I would like to calculate for a given column pair the difference for each customer_id
in a more dynamic way. Column pairs are always in the same order i.e. customer_id
will always be column_1
and column_3
will always be subtracted by column_2
and column_5 - column_4
and so on...
Sample df
customer_id count_sessions_q4_2021 count_sessions_q1_2022 purchases_q4_2021 purchases_q1_2022
203 100 110 12 11
484 210 215 21 18
582 409 400 35 32
Expected output_df
customer_id count_sessions_diff purchases_diff
203 10 -1
484 5 -3
582 -9 -3
This is what I have tried so far:
df.replace('null', np.nan, inplace=True)
df_2 = df.set_index('customer_id').apply(pd.to_numeric, errors='coerce')

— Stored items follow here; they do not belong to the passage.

--- config.mk ---
export PLATFORM = sky130hd
export DESIGN_NAME = order_tx
export DESIGN_NICKNAME = d
export VERILOG_FILES = /design/src/rtl/order_pkg.sv /design/src/rtl/order_tx_hold.sv /design/src/rtl/order_tx.sv
export SDC_FILE = /design/constraint.sdc
export NUM_CORES = 1
export LEC_CHECK = 0
export CAP_MARGIN = 0
export CORE_AREA = 4 4 144 146
export CTS_CLUSTER_DIAMETER = 60
export CTS_CLUSTER_SIZE = 8
export DETAILED_ROUTE_END_ITERATION = 12
export DIE_AREA = 0 0 148 150
export GPL_TIMING_DRIVEN = 0
export MAX_ROUTING_LAYER = met4
export PLACE_DENSITY = 0.76
export SYNTH_ARGS = -nofsm -noshare
export SYNTH_HDL_FRONTEND = slang
export SYNTH_SLANG_ARGS = --single-unit
--- constraint.sdc ---
create_clock -name clk -period 4.3 [get_ports clk]
set_input_delay 0.43 -clock clk [delete_from_list [all_inputs] [get_ports clk]]
set_output_delay 0.43 -clock clk [all_outputs]
set_load 0.005 [all_outputs]
--- src/rtl/order_pkg.sv ---
// Shared order/packet definitions for the order transmitter and the market-data receiver.
// ORDER_TX_CHECKSUM_EN selects the trailing XOR checksum byte in order_tx.
package order_pkg;

    localparam logic [7:0] SEQ_OFS     = 8'd0;
    localparam logic [7:0] PRODUCT_OFS = 8'd30;
    localparam logic [7:0] PRICE_OFS   = 8'd34;
    localparam logic [7:0] SIDE_OFS    = 8'd40;

    typedef struct packed {
        logic [15:0] product;
        logic [31:0] price;
        logic        buy_nsell;
    } order_t;

    localparam int ORDER_W = $bits(order_t);

    typedef enum logic [1:0] {
        IDLE = 2'd0,
        SEND = 2'd1,
        EOP  = 2'd2
    } state_t;

    // Fixed-field packet byte; bytes outside the named fields are zero.
    function automatic logic [7:0] field_byte(input logic [7:0] idx, input logic [31:0] seq,
                                              input order_t ord);
        logic [7:0] b;
        case (idx)
            SEQ_OFS:                b = seq[31:24];
            SEQ_OFS + 8'd1:         b = seq[23:16];
            SEQ_OFS + 8'd2:         b = seq[15:8];
            SEQ_OFS + 8'd3:         b = seq[7:0];
            PRODUCT_OFS:            b = ord.product[15:8];
            PRODUCT_OFS + 8'd1:     b = ord.product[7:0];
            PRICE_OFS:              b = ord.price[31:24];
            PRICE_OFS + 8'd1:       b = ord.price[23:16];
            PRICE_OFS + 8'd2:       b = ord.price[15:8];
            PRICE_OFS + 8'd3:       b = ord.price[7:0];
            SIDE_OFS:               b = {7'b0000000, ord.buy_nsell};
            default:                b = 8'h00;
        endcase
        return b;
    endfunction

    function automatic logic [7:0] xor_fold(input logic [7:0] acc, input logic [7:0] b);
        return acc ^ b;
    endfunction

endpackage

--- src/rtl/order_tx_hold.sv ---
// One-entry order hold register; accepts a new order in the same cycle the held one unloads.
module order_tx_hold
    import order_pkg::*;
(
    input  logic               clk,
    input  logic               rst,
    input  logic               order_valid,
    input  logic [ORDER_W-1:0] order_in,
    input  logic               unload,
    output logic               order_ready,
    output logic               full,
    output logic [ORDER_W-1:0] order_out
);

    logic               full_r;
    logic               alive_r;
    logic [ORDER_W-1:0] data_r;
    logic               accept_s;

    // alive_r keeps ready low until the first edge after reset release
    assign order_ready = alive_r && (!full_r || unload);
    assign accept_s    = order_valid && order_ready;
    assign full        = full_r;
    assign order_out   = data_r;

    // Occupancy and payload of the hold slot
    always_ff @(posedge clk or negedge rst) begin
        if (!rst) begin
            full_r  <= 1'b0;
            alive_r <= 1'b0;
            data_r  <= '0;
        end else begin
            alive_r <= 1'b1;
            if (accept_s) begin
                full_r <= 1'b1;
                data_r <= order_in;
            end else if (unload) begin
                full_r <= 1'b0;
            end else begin
                full_r <= full_r;
            end
        end
    end

endmodule

--- src/rtl/order_tx.sv ---
// Order packet serializer: turns held orders into PKT_LEN-byte packets with a trailing EOP pulse.
// Define ORDER_TX_CHECKSUM_EN to send the last byte as the XOR of all preceding bytes.
module order_tx
    import order_pkg::*;
#(
    parameter int          PKT_LEN  = 48,
    parameter logic [31:0] SEQ_INIT = 32'h0000_0000
)
(
    input  logic        clk,
    input  logic        rst,
    input  logic        order_valid,
    output logic        order_ready,
    input  logic [15:0] order_product,
    input  logic [31:0] order_price,
    input  logic        order_buy_nsell,
    output logic [7:0]  tx_data,
    output logic        tx_valid,
    input  logic        tx_ready,
    output logic        tx_sop,
    output logic        tx_eop,
    output logic [31:0] seq_num
);

    localparam logic [7:0] LAST_IDX = 8'(PKT_LEN - 1);

    logic        hold_full_s;
    order_t      hold_order_s;
    logic        unload_s;
    logic        xfer_s;
    logic [7:0]  next_byte_s;

    state_t      state_r;
    logic [31:0] seq_r;
    logic [31:0] pkt_seq_r;
    order_t      pkt_order_r;
    logic [7:0]  ld_idx_r;
    logic        last_r;
    logic [7:0]  tx_data_r;
    logic        tx_valid_r;
    logic        tx_sop_r;
    logic        tx_eop_r;
`ifdef ORDER_TX_CHECKSUM_EN
    logic [7:0]  csum_r;
`endif

    order_tx_hold u_hold (
        .clk         (clk),
        .rst         (rst),
        .order_valid (order_valid),
        .order_in    ({order_product, order_price, order_buy_nsell}),
        .unload      (unload_s),
        .order_ready (order_ready),
        .full        (hold_full_s),
        .order_out   (hold_order_s)
    );

    assign xfer_s   = tx_valid_r && tx_ready;
    assign tx_data  = tx_data_r;
    assign tx_valid = tx_valid_r;
    assign tx_sop   = tx_sop_r;
    assign tx_eop   = tx_eop_r;
    assign seq_num  = seq_r;

    // Hold slot drains whenever the serializer is between packets
    always_comb begin
        unload_s = 1'b0;
        if (hold_full_s && (state_r == IDLE || state_r == EOP)) begin
            unload_s = 1'b1;
        end else begin
            unload_s = 1'b0;
        end
    end

    // Byte to present after the current one transfers; the final byte is only loaded on a transfer
    always_comb begin
        next_byte_s = 8'h00;
        if (ld_idx_r == LAST_IDX) begin
`ifdef ORDER_TX_CHECKSUM_EN
            next_byte_s = xor_fold(csum_r, tx_data_r);
`else
            next_byte_s = 8'h00;
`endif
        end else begin
            next_byte_s = field_byte(ld_idx_r, pkt_seq_r, pkt_order_r);
        end
    end

    // Packet FSM and registered stream outputs
    always_ff @(posedge clk or negedge rst) begin
        if (!rst) begin
            state_r     <= IDLE;
            seq_r       <= SEQ_INIT;
            pkt_seq_r   <= 32'h0000_0000;
            pkt_order_r <= '0;
            ld_idx_r    <= 8'd0;
            last_r      <= 1'b0;
            tx_data_r   <= 8'h00;
            tx_valid_r  <= 1'b0;
            tx_sop_r    <= 1'b0;
            tx_eop_r    <= 1'b0;
`ifdef ORDER_TX_CHECKSUM_EN
            csum_r      <= 8'h00;
`endif
        end else begin
            case (state_r)
                IDLE, EOP: begin
                    tx_eop_r <= 1'b0;
                    if (unload_s) begin
                        state_r     <= SEND;
                        pkt_seq_r   <= seq_r;
                        pkt_order_r <= hold_order_s;
                        tx_data_r   <= field_byte(SEQ_OFS, seq_r, hold_order_s);
                        tx_valid_r  <= 1'b1;
                        tx_sop_r    <= 1'b1;
                        ld_idx_r    <= 8'd1;
                        last_r      <= 1'b0;
`ifdef ORDER_TX_CHECKSUM_EN
                        csum_r      <= 8'h00;
`endif
                    end else begin
                        state_r <= IDLE;
                    end
                end
                SEND: begin
                    if (xfer_s && last_r) begin
                        state_r    <= EOP;
                        seq_r      <= seq_r + 32'd1;
                        tx_data_r  <= 8'h00;
                        tx_valid_r <= 1'b0;
                        tx_sop_r   <= 1'b0;
                        tx_eop_r   <= 1'b1;
                        ld_idx_r   <= 8'd0;
                        last_r     <= 1'b0;
                    end else if (xfer_s) begin
                        tx_data_r <= next_byte_s;
                        tx_sop_r  <= 1'b0;
                        last_r    <= (ld_idx_r == LAST_IDX);
                        ld_idx_r  <= ld_idx_r + 8'd1;
                    end else begin
                        tx_data_r <= tx_data_r;
                    end
`ifdef ORDER_TX_CHECKSUM_EN
                    if (xfer_s) begin
                        csum_r <= xor_fold(csum_r, tx_data_r);
                    end else begin
                        csum_r <= csum_r;
                    end
`endif
                end
                default: begin
                    state_r <= IDLE;
                end
            endcase
        end
    end

endmodule

## Word level (Yosys, flattened, before mapping)

Index checks and enable logic that the tools add are counted.

- Add/sub/neg operators: 2
- Eq/ne operators: 16
- Muxes and demuxes: 27
- Reductions and logical operators: 18

Operators by type and width:

| operator | number |
|---|---|
| case mux 8 bit (11 select lines) | 1 |
| 2-to-1 mux 8 bit | 7 |
| == test 8 x 6 -> 1 bit (second input constant) | 6 |
| adder 32 x 1 -> 32 bit (second input constant) | 1 |
| case mux 8 bit (2 select lines) | 2 |
| == test 8 x 2 -> 1 bit (second input constant) | 2 |
| == test 8 x 5 -> 1 bit (second input constant) | 2 |
| 2-to-1 mux 1 bit | 11 |
| adder 8 x 1 -> 8 bit (second input constant) | 1 |
| == test 8 x 1 -> 1 bit (second input constant) | 1 |
| zero test 8 bit | 1 |
| case mux 1 bit (2 select lines) | 4 |
| AND reduction 2 bit | 3 |
| AND reduction 3 bit | 2 |
| logical AND 1 bit | 5 |
| case mux 2 bit (2 select lines) | 1 |
| nonzero test 2 bit | 2 |
| inequality test 3 bit (second input constant) | 1 |
| == test 2 x 1 -> 1 bit (second input constant) | 1 |
| == test 2 bit (second input constant) | 1 |
| zero test 2 bit | 1 |
| logical OR 1 bit | 2 |
| 2-to-1 mux 2 bit | 1 |
| inequality test 2 x 1 -> 1 bit (second input constant) | 1 |
| other kinds (3) | 3 |

- Register bits after elaboration: 186
- Input port bits: 53
- Output and inout port bits: 44
- Word-level logic and storage cells: 78

## Depth between registers and ports, before layout

Gate-level depths: netlist of run 1.

- Word-level depth: 8
- Mapped depth: 8
- Mapped depth without buffers: 7

## Hierarchy

Synthesis of run 1 repeated with hierarchy kept, for this count alone.

- Cell total of the unflattened synthesis: 782
- Area, all modules: 8,147.8 um2

By module, submodules not included:

| module | times used | cells each | area each (um2) | sequential area each (um2) |
|---|---|---|---|---|
| order_tx | 1 | 671 | 6,183.4 | 3,378.2 |
| order_tx_hold | 1 | 111 | 1,964.4 | 1,276.2 |

## Least setup slack after synthesis of run 1

OpenSTA, ideal clock, no wires.

- Kind: register to register
- From: register ld_idx_r[0]
- To: register tx_data_r[3] (netlist: tx_data[3])
- Library setup time: 0.143 ns
- Data arrival time: 1.691 ns
- Required time: 4.157 ns
- Slack: 2.466 ns
- Stages on the path, launching flop included: 9
- Path buffers: 1
- Clock period less this slack: 1.834 ns
- Cells stage by stage: dfrtp_1 inv_1 ha_1 buf_2 a222oi_1 a2bb2oi_1 o22ai_1 a2111oi_2 o311ai_2

- Longest elaborated chain between the ends: 6
- Elaborated cells on any way between the ends: 17
- Those cells by class: 11 x eq/ne; 5 x mux; 1 x reduce/logical

RTL lines:

| what | line | RTL |
|---|---|---|
| start: declaration | order_tx.sv:37 | `logic [7:0] ld_idx_r;` |
| start signal: assignment | order_tx.sv:139 | `ld_idx_r <= ld_idx_r + 8'd1;` |
| == test 8 x 6 -> 1 bit (tied with other cells) | order_pkg.sv:28 | `case (idx)` |
| case mux 8 bit (11 select lines) | order_pkg.sv:28 |  |
| 2-to-1 mux 8 bit * | order_tx.sv:78 | `if (ld_idx_r == LAST_IDX) begin` |
| 2-to-1 mux 8 bit * | order_tx.sv:135 | `end else if (xfer_s) begin` |
| 2-to-1 mux 8 bit * | order_tx.sv:126 | `if (xfer_s && last_r) begin` |
| case mux 8 bit (2 select lines) * | order_tx.sv:106 | `case (state_r)` |
| end signal: assignment | order_tx.sv:113 | `tx_data_r <= field_byte(SEQ_OFS, seq_r, hold_order_s);` |
| end signal: assignment | order_tx.sv:136 | `tx_data_r <= next_byte_s;` |
| end signal: assignment | order_tx.sv:141 | `tx_data_r <= tx_data_r;` |
| end: declaration | order_tx.sv:39 | `logic [7:0] tx_data_r;` |

Every way passes the cells marked *; elsewhere a longest branch is shown, timed or not. The select of a mux whose other input is x is not followed.
A chain may end at the register's enable or synchronous reset.

## Final worst setup path of run 1

- From: register ld_idx_r[0]
- To: register tx_data_r[6] (netlist: tx_data[6])

Same word-level chain as after synthesis.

a = np.arange(len(df_2.columns)) // 2
s = (df_2.columns
.to_series()
.str.extract('^(.*?)\d', expand=False)
.groupby(a)
.agg('_'.join)
.add('_diff'))
df_2 = df_2.groupby(a, axis=1).diff(1).dropna(how='all', axis=1)
df_2.columns = s
but I am getting the following error:
TypeError: sequence item 0: expected str instance, float found
CodePudding user response:
MultiIndex comes in handy here, as it allows for a relatively easy way to reshape and manipulate the dataframe:
Set the customer id as index, and reshape the remaining columns into a multi index
temp = df.set_index('customer_id')
temp.columns = temp.columns.str.split(r'_(q\d )_', expand = True)
temp
count_sessions purchases
q4 q1 q4 q1
2021 2022 2021 2022
customer_id
203 100 110 12 11
484 210 215 21 18
582 409 400 35 32
Iterate through the first level of the columns in a list comprehension and compute the differences; in this case we can tell that 2022 trails 2021 for each section, so we'll multiply our outcome by -1 to flip it:
keys = temp.columns.get_level_values(0).unique()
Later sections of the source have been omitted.